Ia menjelaskan, temuan tersebut meliputi produk tanpa izin edar, barang yang sudah kedaluwarsa, hingga produk dalam kondisi rusak. Barang-barang yang tidak memenuhi ketentuan tersebut langsung ditindak dengan dimusnahkan atau diminta untuk dikembalikan kepada pemasok.

“Semua temuan itu ada yang kami musnahkan dan ada juga yang kami minta untuk dikembalikan kepada supplier,” jelasnya.
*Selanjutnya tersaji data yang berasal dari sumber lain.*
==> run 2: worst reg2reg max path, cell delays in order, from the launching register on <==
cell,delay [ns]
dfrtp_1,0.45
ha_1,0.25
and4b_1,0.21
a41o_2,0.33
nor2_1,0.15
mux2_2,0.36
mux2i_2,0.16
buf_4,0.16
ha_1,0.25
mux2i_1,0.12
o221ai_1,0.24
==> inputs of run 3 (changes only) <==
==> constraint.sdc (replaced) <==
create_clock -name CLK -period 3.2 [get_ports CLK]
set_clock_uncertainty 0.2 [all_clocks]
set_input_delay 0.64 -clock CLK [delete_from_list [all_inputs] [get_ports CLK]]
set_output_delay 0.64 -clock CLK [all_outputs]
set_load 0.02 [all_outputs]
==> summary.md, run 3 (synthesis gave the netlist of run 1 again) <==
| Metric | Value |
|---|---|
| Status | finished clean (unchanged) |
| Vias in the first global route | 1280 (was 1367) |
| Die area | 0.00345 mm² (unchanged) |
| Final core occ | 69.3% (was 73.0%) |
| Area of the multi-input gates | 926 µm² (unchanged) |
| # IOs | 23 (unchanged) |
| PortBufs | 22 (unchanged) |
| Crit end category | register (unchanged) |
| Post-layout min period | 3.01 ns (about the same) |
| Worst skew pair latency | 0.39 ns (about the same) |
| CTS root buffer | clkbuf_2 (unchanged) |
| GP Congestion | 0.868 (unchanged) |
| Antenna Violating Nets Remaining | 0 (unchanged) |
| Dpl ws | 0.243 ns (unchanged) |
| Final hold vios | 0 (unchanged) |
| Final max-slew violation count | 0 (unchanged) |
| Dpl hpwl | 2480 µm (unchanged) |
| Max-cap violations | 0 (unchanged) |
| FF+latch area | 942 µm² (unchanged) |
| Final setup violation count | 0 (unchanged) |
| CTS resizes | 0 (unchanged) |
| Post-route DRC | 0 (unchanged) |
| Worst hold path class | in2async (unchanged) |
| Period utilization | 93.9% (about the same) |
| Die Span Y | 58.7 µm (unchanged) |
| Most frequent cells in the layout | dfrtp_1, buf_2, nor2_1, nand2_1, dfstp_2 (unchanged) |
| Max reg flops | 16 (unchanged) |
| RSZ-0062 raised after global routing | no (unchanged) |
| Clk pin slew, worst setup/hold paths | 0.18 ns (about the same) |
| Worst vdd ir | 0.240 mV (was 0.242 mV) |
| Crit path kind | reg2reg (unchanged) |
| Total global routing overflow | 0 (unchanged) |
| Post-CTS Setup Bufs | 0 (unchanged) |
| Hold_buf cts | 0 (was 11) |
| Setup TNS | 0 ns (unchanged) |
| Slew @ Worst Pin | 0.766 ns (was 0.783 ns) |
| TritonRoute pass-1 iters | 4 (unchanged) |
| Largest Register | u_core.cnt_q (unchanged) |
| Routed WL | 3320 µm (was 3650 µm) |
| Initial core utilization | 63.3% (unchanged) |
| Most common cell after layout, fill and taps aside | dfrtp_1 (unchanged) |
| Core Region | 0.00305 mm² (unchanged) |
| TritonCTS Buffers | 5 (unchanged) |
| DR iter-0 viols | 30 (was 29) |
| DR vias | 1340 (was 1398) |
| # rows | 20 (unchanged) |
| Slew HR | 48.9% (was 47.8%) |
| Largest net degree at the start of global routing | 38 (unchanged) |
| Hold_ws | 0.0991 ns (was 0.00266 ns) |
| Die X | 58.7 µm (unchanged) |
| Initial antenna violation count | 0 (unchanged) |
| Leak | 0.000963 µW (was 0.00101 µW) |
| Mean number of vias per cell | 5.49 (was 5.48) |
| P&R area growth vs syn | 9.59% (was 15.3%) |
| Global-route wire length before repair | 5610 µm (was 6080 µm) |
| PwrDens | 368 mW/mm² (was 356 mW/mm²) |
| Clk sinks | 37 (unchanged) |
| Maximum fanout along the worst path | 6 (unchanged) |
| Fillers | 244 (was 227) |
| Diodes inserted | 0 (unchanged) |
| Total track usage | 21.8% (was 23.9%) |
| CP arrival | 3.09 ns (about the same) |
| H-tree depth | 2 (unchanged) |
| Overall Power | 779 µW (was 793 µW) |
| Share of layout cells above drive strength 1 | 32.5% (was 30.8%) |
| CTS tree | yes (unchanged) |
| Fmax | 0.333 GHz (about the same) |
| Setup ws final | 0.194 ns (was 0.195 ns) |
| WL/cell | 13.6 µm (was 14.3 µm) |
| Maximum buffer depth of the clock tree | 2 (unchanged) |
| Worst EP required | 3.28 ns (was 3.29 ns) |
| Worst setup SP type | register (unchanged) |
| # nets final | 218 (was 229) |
===== src/rtl/adc_spi_streamer.sv =====
// Periodic SPI ADC reader that packs each conversion frame into a word and streams it through a FWFT FIFO.
// Optional build macro ADC_STREAM_TEST_PATTERN_EN replaces the ADC data with a per-frame ramp counter.
module adc_spi_streamer #(
    parameter int ADC_WIDTH     = 12,
    parameter int SCLK_DIV      = 4,
    parameter int SAMPLE_PERIOD = 1000,
    parameter int FIFO_DEPTH    = 8
) (
    input  logic                 clk,
    input  logic                 rst,
    input  logic                 enable,
    output logic                 adc_cs_n,
    output logic                 adc_sclk,
    input  logic                 adc_miso,
    output logic                 stream_valid_out,
    input  logic                 stream_ready_in,
    output logic [ADC_WIDTH-1:0] stream_data_out,
    output logic                 overflow
);

    localparam int CNT_W = (SAMPLE_PERIOD > 1) ? $clog2(SAMPLE_PERIOD) : 1;
    localparam int DIV_W = (SCLK_DIV > 1) ? $clog2(SCLK_DIV) : 1;
    localparam int BIT_W = (ADC_WIDTH > 1) ? $clog2(ADC_WIDTH) : 1;
    localparam int PTR_W = $clog2(FIFO_DEPTH);

    localparam logic [CNT_W-1:0] CNT_LAST  = CNT_W'(SAMPLE_PERIOD - 1);
    localparam logic [DIV_W-1:0] DIV_LAST  = DIV_W'(SCLK_DIV - 1);
    localparam logic [BIT_W-1:0] BIT_LAST  = BIT_W'(ADC_WIDTH - 1);
    localparam logic [PTR_W:0]   FIFO_FULL = (PTR_W + 1)'(FIFO_DEPTH);

    typedef enum logic [2:0] {
        S_IDLE,
        S_SETUP,
        S_SHIFT,
        S_HOLD,
        S_PUSH
    } state_t;

    // ------------------------------------------------------------------
    // Sample tick counter
    // ------------------------------------------------------------------
    logic [CNT_W-1:0] tick_cnt;
    logic             tick;

    assign tick = enable && (tick_cnt == CNT_LAST);

    // NOTE: sequential state uses non-blocking (<=) so every flop samples pre-edge values.
    always_ff @(posedge clk) begin
        if (rst) begin
            tick_cnt <= '0;
        end else if (enable) begin
            tick_cnt <= (tick_cnt == CNT_LAST) ? '0 : tick_cnt + 1'b1;
        end
    end

    // ------------------------------------------------------------------
    // SPI frame FSM
    // ------------------------------------------------------------------
    state_t           state, state_next;
    logic [DIV_W-1:0] div_cnt, div_next;
    logic [BIT_W-1:0] bit_cnt, bit_next;
    logic             sclk_next;
    logic             cs_active_next;
    logic             sample_bit;
    logic             div_done;

    assign div_done = (div_cnt == DIV_LAST);

    // NOTE: every always_comb output gets a default first, so no path can infer a latch.
    always_comb begin
        state_next     = state;
        div_next       = div_cnt;
        bit_next       = bit_cnt;
        sclk_next      = 1'b0;
        sample_bit     = 1'b0;
        cs_active_next = 1'b0;

        case (state)
            S_IDLE: begin
                div_next = '0;
                bit_next = '0;
                if (tick) state_next = S_SETUP;
            end
            S_SETUP: begin
                if (div_done) begin
                    state_next = S_SHIFT;
                    div_next   = '0;
                    sclk_next  = 1'b1;
                    sample_bit = 1'b1;
                end else begin
                    div_next = div_cnt + 1'b1;
                end
            end
            S_SHIFT: begin
                sclk_next = adc_sclk;
                if (div_done) begin
                    div_next = '0;
                    if (adc_sclk) begin
                        // The low half of the final bit period is the HOLD phase.
                        sclk_next = 1'b0;
                        if (bit_cnt == BIT_LAST) state_next = S_HOLD;
                        else                     bit_next   = bit_cnt + 1'b1;
                    end else begin
                        sclk_next  = 1'b1;
                        sample_bit = 1'b1;
                    end
                end else begin
                    div_next = div_cnt + 1'b1;
                end
            end
            S_HOLD: begin
                if (div_done) begin
                    state_next = S_PUSH;
                    div_next   = '0;
                end else begin
                    div_next = div_cnt + 1'b1;
                end
            end
            S_PUSH: begin
                state_next = S_IDLE;
            end
            default: begin
                state_next = S_IDLE;
            end
        endcase

        cs_active_next = (state_next == S_SETUP) || (state_next == S_SHIFT) ||
                         (state_next == S_HOLD);
    end

    always_ff @(posedge clk) begin
        if (rst) begin
            state    <= S_IDLE;
            div_cnt  <= '0;
            bit_cnt  <= '0;
            adc_sclk <= 1'b0;
            adc_cs_n <= 1'b1;
        end else begin
            state    <= state_next;
            div_cnt  <= div_next;
            bit_cnt  <= bit_next;
            adc_sclk <= sclk_next;
            adc_cs_n <= !cs_active_next;
        end
    end

    // ------------------------------------------------------------------
    // Frame word source
    // ------------------------------------------------------------------
    logic [ADC_WIDTH-1:0] frame_word;

`ifdef ADC_STREAM_TEST_PATTERN_EN
    logic [ADC_WIDTH-1:0] ramp;
    logic                 unused_miso;
    logic                 unused_sample;

    assign unused_miso   = adc_miso;
    assign unused_sample = sample_bit;
    assign frame_word    = ramp;

    always_ff @(posedge clk) begin
        if (rst) begin
            ramp <= '0;
        end else if (state == S_PUSH) begin
            ramp <= ramp + 1'b1;
        end
    end
`else
    logic [ADC_WIDTH-1:0] shift_reg;

    assign frame_word = shift_reg;

    always_ff @(posedge clk) begin
        if (rst) begin
            shift_reg <= '0;
        end else if (sample_bit) begin
            shift_reg <= {shift_reg[ADC_WIDTH-2:0], adc_miso};
        end
    end
`endif

    // ------------------------------------------------------------------
    // First-word fall-through stream FIFO
    // ------------------------------------------------------------------
    logic [ADC_WIDTH-1:0] mem [FIFO_DEPTH];
    logic [PTR_W-1:0]     wr_ptr, rd_ptr;
    logic [PTR_W:0]       fifo_count, count_next;
    logic                 push_req, push, pop, full;

    assign full     = (fifo_count == FIFO_FULL);
    assign pop      = stream_valid_out && stream_ready_in;
    assign push_req = (state == S_PUSH);
    // A pop in the same cycle frees the head slot, so a full FIFO can still accept.
    assign push     = push_req && (!full || pop);

    always_comb begin
        count_next = fifo_count;
        if (push && !pop)      count_next = fifo_count + 1'b1;
        else if (!push && pop) count_next = fifo_count - 1'b1;
    end

    // NOTE: storage array is deliberately not reset; only pointers/flags are, and the output is masked while empty.
    always_ff @(posedge clk) begin
        if (push) mem[wr_ptr] <= frame_word;
    end

    always_ff @(posedge clk) begin
        if (rst) begin
            wr_ptr           <= '0;
            rd_ptr           <= '0;
            fifo_count       <= '0;
            stream_valid_out <= 1'b0;
            overflow         <= 1'b0;
        end else begin
            if (push) wr_ptr <= wr_ptr + 1'b1;
            if (pop)  rd_ptr <= rd_ptr + 1'b1;
            fifo_count       <= count_next;
            stream_valid_out <= (count_next != '0);
            if (push_req && !push) overflow <= 1'b1;
        end
    end

    assign stream_data_out = stream_valid_out ? mem[rd_ptr] : '0;

endmodule


===== config.mk =====
export PLATFORM = sky130hd
export DESIGN_NAME = adc_spi_streamer
export DESIGN_NICKNAME = d
export VERILOG_FILES = /design/src/rtl/adc_spi_streamer.sv
export SDC_FILE = /design/constraint.sdc
export NUM_CORES = 1
export LEC_CHECK = 0
export ABC_AREA = 1
export ABC_CLOCK_PERIOD_IN_PS = 2300
export BUFFER_PORTS_ARGS = -buffer_cell sky130_fd_sc_hd__buf_2
export CAP_MARGIN = 20
export CORE_MARGIN = 8
export CORE_UTILIZATION = 40
export CTS_BUF_LIST = sky130_fd_sc_hd__clkbuf_4
export CTS_CLUSTER_SIZE = 20
export DETAILED_ROUTE_END_ITERATION = 16
export PLACE_DENSITY = 0.64
export SLEW_MARGIN = 10
export SYNTH_ARGS = -nofsm -noshare
export SYNTH_HDL_FRONTEND = slang
export SYNTH_SLANG_ARGS = --single-unit

===== constraint.sdc =====
create_clock -name clk -period 2.3 [get_ports clk]
set_clock_uncertainty 0.15 [all_clocks]
set_input_delay 0.23 -clock clk [delete_from_list [all_inputs] [get_ports clk]]
set_output_delay 0.23 -clock clk [all_outputs]
set_load 0.01 [all_outputs]

# ---- Yosys cells after proc, flatten, opt, wreduce, memory -nomap -nowiden
# Memory sizes are Yosys's and may differ from the RTL's. A register that Yosys moved wholly into a read port is not among the register bits.
# Index checks and enable logic that the tools add are counted.
dict set report word_totals {
  reg_bits 45
  ramBits 96
  mem_count 1
}
# name words word_bits rd rd_clocked_by_memory_dff write_ports line_no
set memory_table {}
lappend memory_table {mem 8 12 1 1 1 185} ;# logic [ADC_WIDTH-1:0] mem [FIFO_DEPTH];
dict set report op_classes {
  addsub 7
  n_eq_ne 14
  mux 27
  reduce_logical 19
}
# op n
set ops {}
lappend ops {{3-bit two-way mux} 8}
lappend ops {{4-bit two-way mux} 5}
lappend ops {{3-bit by 2-bit == test with 1-bit output (second input constant)} 4}
lappend ops {{12-bit two-way mux} 1}
lappend ops {{3-bit case mux with 4 select lines} 1}
lappend ops {{10-bit by 1-bit adder with 10-bit output (second input constant)} 1}
lappend ops {{10-bit == test (second input constant)} 1}
lappend ops {{10-bit two-way mux} 1}
lappend ops {{4-bit by 1-bit adder with 4-bit output (second input constant)} 2}
lappend ops {{4-bit == test (second input constant)} 2}
lappend ops {{4-bit case mux with 2 select lines} 1}
lappend ops {{3-bit by 1-bit adder with 3-bit output (second input constant)} 2}
lappend ops {{3-bit by 1-bit == test with 1-bit output (second input constant)} 2}
lappend ops {{1-bit logical AND} 6}
lappend ops {{1-bit two-way mux} 6}
lappend ops {{2-bit != test (second input constant)} 3}
lappend ops {{1-bit logical NOT} 4}
lappend ops {{1-bit case mux with 2 select lines} 2}
lappend ops {{2-bit case mux with 2 select lines} 1}
lappend ops {{4-bit AND reduction} 1}
lappend ops {{2-bit nonzero test} 2}
lappend ops {{4-bit nonzero test} 1}
lappend ops {{4-bit by 1-bit subtractor with 4-bit output (second input constant)} 1}
lappend ops {{3-bit == test (second input constant)} 1}
lappend ops {{other kinds (6)} 8}

# ---- Depth between registers and ports, before layout
dict set report logic_depth {
  depth_word 9
  mapped_depth 11
}

# ---- Worst setup path before layout
# No wires, ideal clock.
dict set report synth_path {
  path_type {flip-flop to flip-flop}
  startpoint {reg fifo_count[0]}
  endpoint {mem mem[6][0] (enable)}
  arrival_time_ps 1932
  required_ps 1754
  setup_slack_ps -179
  stages_incl_launch_ff 8
  n_path_buf 0
  synth_period_minus_slack_ps 2479
  path_cell_list {dfxtp_1 > inv_1 > ha_1 > nand4_1 > nand2_1 > inv_1 > nand2_1 > nor3_1}
}
dict set report synth_between {
  elab_chain_cells 6
}
# item line_no
set synth_lines {}
lappend synth_lines {{from (decl)} 187} ;# logic [PTR_W:0] fifo_count, count_next;
lappend synth_lines {{from (signal assigned)} 217} ;# fifo_count <= count_next;
lappend synth_lines {{4-bit == test} 190} ;# assign full = (fifo_count == FIFO_FULL);
lappend synth_lines {{1-bit logical NOT} 194} ;# assign push = push_req && (!full || pop);
lappend synth_lines {{1-bit logical OR} 194}
lappend synth_lines {{1-bit logical AND} 194}
lappend synth_lines {{1-bit two-way mux} 204} ;# if (push) mem[wr_ptr] <= frame_word;
lappend synth_lines {{1-bit two-way mux (implied by the code)} 204}
lappend synth_lines {{to (decl)} 185}
# No other way between the ends.

==> out/metrics.cfg <==
[clock_tree]
cts-root-buf=clkbuf_4
cts.path.max_buffers=2
cts_tree=built
cts_max_level=4
cts_buffers=17
path_clk_slew_ns=0.11
insertion_delay_ns=0.55
cts_num_sinks=144

[critical_path]
crit_path_end_kind=primary output
slowest_delay_ns=0.44
critical_path_class=reg -> out
cp_max_fo=9
path_buf_inv=2
critPathArrivalTime_ns=1.93
start_kind=register
crit_required_ns=1.92
cp_cell_sequence=clkbuf_16 -> nor2_1 -> nor2_1 -> o21ai_0 -> o21ai_1 -> o21ai_1 -> a31oi_1 -> buf_2
cpMaxStageDelayCell=dfxtp_4
path_delay_family=compound AO/OA/AOI/OAI gates

[die]
fp-row-count=44
die_x_um=138
die_y_um=138
start_util=0.408
io_pins=21
core-area_mm2=0.0145
die-area_mm2=0.0190

[drt]
ant_nets=0
wl_mm=12.9
vias=4156
dr.pass1.iters=5
post_drt_wl_per_cell_um=15.7
drtIter0Drc=268
drc=0
viasPerCell=5.05

[placed_design]
port_buffers=20
pre_cts_ws_ns=0.267
gp_congestion=0.853
place_hpwl_mm=8.36
dp_cells=781

[synthesis]
yosysWarnings=0
synth_seq_cells=144
synthesis.nets=596
synthCells=584
ys_seq_area_frac=0.648
synth_area_leader_cell=edfxtp_1
synth_edf_count=96
synthArstFlopShare=0
netlist_area_mm2=0.00593
synth.area.top_cells=edfxtp_1 49%, dfxtp_1 16%, nor2_1 9.0%
synth_ff_type=edfxtp_1
synth.distinct_cells=31
syn_avg_cell_area_um2=10.2
synth.top_cell.area_share=0.486

[timing]
post-route-min-period_ns=2.31
setup_violations=1
fin_tns_setup_ns=-0.0113
worst_pin_slew_ns=0.664
hold_viol=0
period_share=1.00
worst_slack_ns=-0.0113
slew_headroom=0.557
grt_setup_unrepaired=true
drv_slew=0
max_freq_mhz=433

[power_and_ir_drop]
leakage_nw=2.46
irDropWorstVdd_v=0.000284
pwr_density_cell_mw_per_mm2=834

[status]
outcome=complete, but fails checks
violations=setup timing

[layout]
fin_nets=638
n_antenna_cell=0
layoutNonFillerInstCount=823
syn_to_final_growth_pct=14.7
drive_above_1_share=0.161

[grt]
grtUsageTotal=0.143
grt_pass1_wl_mm=20.7
antenna_found_initial=0
gr-total-overflow=0
grt_pass1_vias=4060
grt_max_degree=36

[worst_hold_path]
hold_class=reg -> reg

[job]
drv_cap=0

==> path summary, 6_finish.rpt <==
check	startpoint	to	slack (ns)	depth (start not counted)
worst max-delay path	register	stream_data_out[1]	-0.01	8
worst min-delay path	rd_ptr[2]	rd_ptr[2]	0.31	1
worst max register to register	fifo_count[0]	mem[6][10]	0.24	8
worst min register to register	rd_ptr[2]	rd_ptr[2]	0.31	1
==> where the power goes <==
part	leakage, nW	switching, mW	internal, mW
sequential	1.28	0.0656	2.78
clock	0.149	0.906	0.745
combinational	1.03	0.680	0.495
==> area by class of cell <==
cell class                 instances  area (um^2)
fill                            1359         7730
sequential                       144         3850
multi-input combinational        374         1820
timing repair buffer              46          430
tap                              184          230
clock inverter                    15          168
inverter                          42          166
clock buffer                      17          128
timing repair inverter             1         7.51
==> timing repair <==
action,4_1_cts,5_1_grt
endpoints found under the hold margin,23,0
pin swaps,3,3
setup buffers,1,0
setup endpoints to repair,12,12
resized for setup,44,10
cloned,3,2
hold buffers,4,0
==> cells in the mapped netlist, types with 8 or more instances <==
cell type / number
nand2_1: 49
inv_1: 35
nand3_1: 17
dfxtp_1: 48
o21ai_0: 88
a21oi_1: 14
edfxtp_1: 96
nor2_1: 142
nor3_1: 8
clkbuf_1: 9
a31oi_1: 13
==> per-stage QoR <==
step                total power, mW   util  hold WS [ns]  instance area [um^2]
finish                         5.67  0.468         0.314                  6800
global route                   5.97  0.468         0.348                  6800
CTS                            5.64  0.463         0.282                  6730
detailed placement             3.81  0.431         0.292                  6260
global placement               3.79  0.431         0.284                  6260
floorplan                      3.55      -         0.148                  5940
==> sequential cells by signal, summed over array words and instances (netlist names), 2 cells and up, named ones only <==
register	cells
div_cnt	2
tick_cnt	10
frame_word	12
wr_ptr	3
fifo_count	4
mem	96
state	3
bit_cnt	4
rd_ptr	3
==> cell usage in the layout (no fill, tap or decap), drive strengths merged <==
master	n
a211oi	1
inv	43
ha	7
nand3	19
dlygate4sd3	4
nor2	147
a31oi	13
bufinv	3
nand4	3
xor2	6
clkinvlp	5
or2	1
edfxtp	96
clkbuf	19
a21oi	15
buf	40
clkinv	7
nor3b	2
nand2	53
dfxtp	48
o21ai	97
nor3	10
==> logic make-up after synthesis <==
logic type / Yosys count / synth area share
and+or+nand+nor: 235 / 0.168
xor gates and xnor gates: 6 / 0.00886
DFF: 144 / 0.648
adders and majority gates: 7 / 0.0148
AOI/OAI and AO/OA: 126 / 0.111
buffers and inverters: 66 / 0.0490
==> routing by layer <==
| layer | vias to the layer above | part of all wire | GRT usage |
|---|---|---|---|
| met3 | 13 | 0.048 | 0.0408 |
| met1 | 1975 | 0.44 | 0.174 |
| met4 | 0 | 0.0099 | 0.0501 |
| met2 | 89 | 0.50 | 0.239 |
| met5 | - | 0 | 0 |
| li1 | 2079 | - | - |
Note: power is estimated with default switching activity, not from simulation.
BBPOM Semarang juga akan menelusuri asal-usul produk yang bermasalah tersebut, termasuk mencari tahu lokasi pabrik serta pihak yang memproduksinya. Langkah ini dilakukan sebagai bagian dari pengawasan lanjutan agar peredaran produk berbahaya bisa ditekan dan masyarakat terhindar dari risiko makanan yang mengandung zat berbahaya.

“Nanti produk-produk ini akan kami telusuri dari mana pabriknya dan siapa pemiliknya. Setelah itu akan kami pelajari dan ditindaklanjuti bersama UPT atau BPOM di wilayah tempat pabrik tersebut berada,” ungkap Rustyawati.